The next graphs show us the MSE of the estimator of \(\beta_0\), \(\beta_1\), \(\gamma_0\) and \(\gamma_1\) for each combination of parameters \(pcd\) and \(n\). We observe that for parameters \(\gamma_0\) and \(\gamma_1\), the MSE of the estimator tends to get closer to zero as the sample size \(n\) increases, regardless of the value of \(pcd\). On the other hand, for parameters \(\beta_0\) and \(\beta_1\), the MSE of the estimator tends to get closer to zero as the sample size \(n\) increases when \(pcd<0.4\). When \(pcd>0.4\), the MSE deviates significantly from zero.


The next graphs show us the Bias of the estimator of \(\beta_0\), \(\beta_1\), \(\gamma_0\) and \(\gamma_1\) for each combination of parameters \(pcd\) and \(n\). We observe that for parameters \(\gamma_0\) and \(\gamma_1\), the Bias of the estimator tends to get closer zero as the sample size \(n\) increases, when \(pcd<0.5\). On the other hand, for parameters \(\beta_0\) and \(\beta_1\), the Bias of the estimator tends to get closer to zero as the sample size \(n\) increases when \(pcd<0.4\).
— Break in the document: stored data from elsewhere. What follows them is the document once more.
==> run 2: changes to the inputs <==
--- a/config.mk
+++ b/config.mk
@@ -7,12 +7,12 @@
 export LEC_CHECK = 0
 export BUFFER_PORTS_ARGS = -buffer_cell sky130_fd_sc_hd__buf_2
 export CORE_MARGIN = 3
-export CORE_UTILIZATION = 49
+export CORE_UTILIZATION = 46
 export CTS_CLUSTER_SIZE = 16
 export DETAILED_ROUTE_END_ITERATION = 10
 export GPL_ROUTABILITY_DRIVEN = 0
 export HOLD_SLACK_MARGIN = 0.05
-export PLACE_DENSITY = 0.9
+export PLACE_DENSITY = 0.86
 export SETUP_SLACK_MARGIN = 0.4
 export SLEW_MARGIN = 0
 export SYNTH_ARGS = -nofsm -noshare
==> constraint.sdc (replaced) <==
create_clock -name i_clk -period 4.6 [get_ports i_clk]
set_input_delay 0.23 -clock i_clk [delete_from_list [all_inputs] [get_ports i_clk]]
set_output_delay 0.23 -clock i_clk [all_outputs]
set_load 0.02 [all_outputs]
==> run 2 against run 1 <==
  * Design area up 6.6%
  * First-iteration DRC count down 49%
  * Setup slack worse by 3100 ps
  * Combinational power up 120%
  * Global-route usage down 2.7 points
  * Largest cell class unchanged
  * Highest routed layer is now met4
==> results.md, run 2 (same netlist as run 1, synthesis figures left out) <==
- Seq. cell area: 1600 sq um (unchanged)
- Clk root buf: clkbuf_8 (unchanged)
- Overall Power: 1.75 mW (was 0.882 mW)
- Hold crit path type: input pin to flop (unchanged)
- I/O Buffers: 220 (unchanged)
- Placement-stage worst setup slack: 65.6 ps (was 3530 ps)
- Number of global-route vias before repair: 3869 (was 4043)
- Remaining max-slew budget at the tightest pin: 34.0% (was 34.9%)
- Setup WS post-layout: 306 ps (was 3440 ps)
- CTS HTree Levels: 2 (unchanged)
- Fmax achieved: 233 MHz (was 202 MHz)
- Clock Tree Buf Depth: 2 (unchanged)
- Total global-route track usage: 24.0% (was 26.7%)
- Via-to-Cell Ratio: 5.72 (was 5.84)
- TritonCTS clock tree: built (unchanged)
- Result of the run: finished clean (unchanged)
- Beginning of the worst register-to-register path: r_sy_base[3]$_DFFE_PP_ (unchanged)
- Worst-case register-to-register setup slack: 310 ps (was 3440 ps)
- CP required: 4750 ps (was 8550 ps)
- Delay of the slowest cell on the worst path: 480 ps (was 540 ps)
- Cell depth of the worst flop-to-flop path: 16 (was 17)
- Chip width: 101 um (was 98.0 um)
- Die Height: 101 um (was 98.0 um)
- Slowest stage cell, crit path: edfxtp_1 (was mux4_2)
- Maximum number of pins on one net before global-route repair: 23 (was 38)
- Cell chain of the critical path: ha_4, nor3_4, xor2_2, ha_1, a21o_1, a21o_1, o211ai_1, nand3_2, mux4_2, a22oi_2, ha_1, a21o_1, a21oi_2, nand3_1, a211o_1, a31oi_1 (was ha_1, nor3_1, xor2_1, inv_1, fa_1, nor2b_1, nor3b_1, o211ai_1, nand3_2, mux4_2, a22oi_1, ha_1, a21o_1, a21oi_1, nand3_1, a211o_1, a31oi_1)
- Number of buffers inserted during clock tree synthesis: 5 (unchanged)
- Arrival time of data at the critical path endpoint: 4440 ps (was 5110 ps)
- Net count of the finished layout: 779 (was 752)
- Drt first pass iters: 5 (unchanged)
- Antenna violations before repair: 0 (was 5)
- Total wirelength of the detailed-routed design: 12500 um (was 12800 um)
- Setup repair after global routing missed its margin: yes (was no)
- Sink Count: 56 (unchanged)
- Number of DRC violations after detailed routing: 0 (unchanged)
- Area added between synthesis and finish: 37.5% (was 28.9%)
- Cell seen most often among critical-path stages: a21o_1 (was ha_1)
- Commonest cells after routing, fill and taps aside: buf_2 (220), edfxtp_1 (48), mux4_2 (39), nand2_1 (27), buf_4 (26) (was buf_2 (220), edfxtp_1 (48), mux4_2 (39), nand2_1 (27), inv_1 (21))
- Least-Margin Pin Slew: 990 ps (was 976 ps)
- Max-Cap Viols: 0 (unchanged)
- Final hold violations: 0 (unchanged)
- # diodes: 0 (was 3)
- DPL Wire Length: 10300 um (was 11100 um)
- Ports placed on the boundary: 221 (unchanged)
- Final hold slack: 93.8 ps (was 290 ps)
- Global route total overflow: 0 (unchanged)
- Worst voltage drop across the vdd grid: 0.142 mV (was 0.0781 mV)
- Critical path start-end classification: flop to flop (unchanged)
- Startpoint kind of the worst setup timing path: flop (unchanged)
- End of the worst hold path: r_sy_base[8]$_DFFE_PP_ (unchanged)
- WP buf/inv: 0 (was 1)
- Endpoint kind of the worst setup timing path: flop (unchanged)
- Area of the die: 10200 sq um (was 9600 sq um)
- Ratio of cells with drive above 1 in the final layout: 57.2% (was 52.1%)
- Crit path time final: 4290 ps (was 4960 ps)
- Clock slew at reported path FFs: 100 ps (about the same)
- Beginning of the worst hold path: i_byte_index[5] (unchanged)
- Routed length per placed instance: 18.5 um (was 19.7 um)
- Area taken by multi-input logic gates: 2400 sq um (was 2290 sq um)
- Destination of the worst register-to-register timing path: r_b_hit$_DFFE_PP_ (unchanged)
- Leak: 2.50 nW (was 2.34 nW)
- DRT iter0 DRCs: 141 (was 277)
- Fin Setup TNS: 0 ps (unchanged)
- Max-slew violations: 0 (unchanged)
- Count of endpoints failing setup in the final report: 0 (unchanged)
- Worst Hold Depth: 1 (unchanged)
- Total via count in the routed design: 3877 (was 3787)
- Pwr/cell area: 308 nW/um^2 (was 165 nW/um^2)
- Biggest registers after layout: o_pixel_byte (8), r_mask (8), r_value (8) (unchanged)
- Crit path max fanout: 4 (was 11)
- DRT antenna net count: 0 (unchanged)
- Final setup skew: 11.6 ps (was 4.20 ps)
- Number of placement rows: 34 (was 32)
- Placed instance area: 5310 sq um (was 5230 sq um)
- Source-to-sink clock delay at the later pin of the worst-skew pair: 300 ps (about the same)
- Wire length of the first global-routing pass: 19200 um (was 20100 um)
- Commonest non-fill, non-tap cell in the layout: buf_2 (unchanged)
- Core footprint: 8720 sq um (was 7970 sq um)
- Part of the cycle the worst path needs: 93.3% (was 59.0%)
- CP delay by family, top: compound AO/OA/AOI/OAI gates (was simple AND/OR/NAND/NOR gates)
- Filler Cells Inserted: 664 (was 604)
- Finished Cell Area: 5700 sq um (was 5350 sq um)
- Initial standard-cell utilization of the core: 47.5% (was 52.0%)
$ cat src/rtl/hbb_pkg.sv
// ----------------------------------------------------------------------------
// hbb_pkg
// shared types, constants and codes of the homography bounding box block
// ----------------------------------------------------------------------------
`default_nettype none

package hbb_pkg;

   // fixed field widths
   localparam int PIXEL_W      = 12;
   localparam int FIELD_W      = 16;
   localparam int CSR_W        = 32;
   localparam int CSR_INDEX_W  = 3;
   localparam int COEF_COUNT   = 8;

   // fixed point layout
   localparam int FRAC_SHIFT    = 14;  // Q.16 numerator over Q.30 denominator
   localparam int DEN_ONE_SHIFT = 30;  // h33 = 1.0 in Q2.30

   // parameter defaults
   localparam int COORD_BITS_DEFAULT = 12;
   localparam int OUT_BITS_DEFAULT   = 16;

   // register map
   typedef enum logic [CSR_INDEX_W-1:0] {
      COEF_XX = 3'd0,
      COEF_XY = 3'd1,
      COEF_XT = 3'd2,
      COEF_YX = 3'd3,
      COEF_YY = 3'd4,
      COEF_YT = 3'd5,
      PERSP_X = 3'd6,
      PERSP_Y = 3'd7
   } hbb_coef_index_type;

   localparam logic signed [CSR_W-1:0] COEF_RESET [COEF_COUNT] = '{
      32'sd65536, 32'sd0, 32'sd0,
      32'sd0, 32'sd65536, 32'sd0,
      32'sd0, 32'sd0
   };

   // controller states
   typedef enum logic [2:0] {
      ST_IDLE,
      ST_MAC_COL,
      ST_MAC_ROW,
      ST_PREP,
      ST_LOAD,
      ST_DIVIDE,
      ST_ROUND,
      ST_UPDATE
   } hbb_state_type;

   // controller to datapath
   typedef struct packed {
      logic capture;
      logic mac_col;
      logic mac_row;
      logic prep;
      logic div_load;
      logic div_step;
      logic round;
      logic update;
   } hbb_cmd_type;

   // datapath to controller
   typedef struct packed {
      logic den_nonpos;
   } hbb_status_type;

endpackage

`default_nettype wire

$ cat src/rtl/hbb_ctrl.sv
// ----------------------------------------------------------------------------
// hbb_ctrl
// sequencer for one transaction: sums, division steps, rounding, response
// ----------------------------------------------------------------------------
`default_nettype none

module hbb_ctrl
   import hbb_pkg::*;
#(
   parameter int OUT_BITS = OUT_BITS_DEFAULT
) (
   input  wire logic           clock,
   input  wire logic           reset,
   input  wire logic           req_valid,
   output logic                req_ready,
   output logic                rsp_valid,
   input  wire logic           rsp_ready,
   output hbb_cmd_type         cmd,
   input  wire hbb_status_type status
);

   localparam int STEP_W = $clog2(OUT_BITS + 1);

   hbb_state_type     state_ff, state_in;
   logic [STEP_W-1:0] step_ff, step_in;
   logic              rsp_valid_ff, rsp_valid_in;

   always_ff @(posedge clock) begin
      if (reset) begin
         state_ff     <= ST_IDLE;
         step_ff      <= '0;
         rsp_valid_ff <= 1'b0;
      end else begin
         state_ff     <= state_in;
         step_ff      <= step_in;
         rsp_valid_ff <= rsp_valid_in;
      end
   end

   always_comb begin
      state_in     = state_ff;
      step_in      = step_ff;
      rsp_valid_in = rsp_valid_ff && !rsp_ready;
      cmd          = '0;
      req_ready    = 1'b0;
      unique case (state_ff)
         ST_IDLE: begin
            req_ready   = 1'b1;
            cmd.capture = req_valid;
            if (req_valid) begin
               state_in = ST_MAC_COL;
            end
         end
         ST_MAC_COL: begin
            cmd.mac_col = 1'b1;
            state_in    = ST_MAC_ROW;
         end
         ST_MAC_ROW: begin
            cmd.mac_row = 1'b1;
            state_in    = ST_PREP;
         end
         ST_PREP: begin
            cmd.prep = 1'b1;
            state_in = ST_LOAD;
         end
         ST_LOAD: begin
            cmd.div_load = 1'b1;
            step_in      = '0;
            // nothing to divide when the denominator is not positive
            state_in     = status.den_nonpos ? ST_ROUND : ST_DIVIDE;
         end
         ST_DIVIDE: begin
            cmd.div_step = 1'b1;
            step_in      = step_ff + 1'b1;
            if (step_ff == STEP_W'(OUT_BITS)) begin
               state_in = ST_ROUND;
            end
         end
         ST_ROUND: begin
            cmd.round = 1'b1;
            state_in  = ST_UPDATE;
         end
         ST_UPDATE: begin
            // wait for the response register to free up
            if (!rsp_valid_ff || rsp_ready) begin
               cmd.update   = 1'b1;
               rsp_valid_in = 1'b1;
               state_in     = ST_IDLE;
            end
         end
         default: begin
            state_in = ST_IDLE;
         end
      endcase
   end

   assign rsp_valid = rsp_valid_ff;

endmodule

`default_nettype wire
For all the parameters, when working with large values of the percentage of censored data \(pcd\), the Bias of the estimator deviates significantly from zero, especially in the case of \(\beta_0\) and \(\beta_1\).



I hope you enjoyed this post and learned about how to perform a simulation study using R. I encourage you to replicate this procedure with other regression models.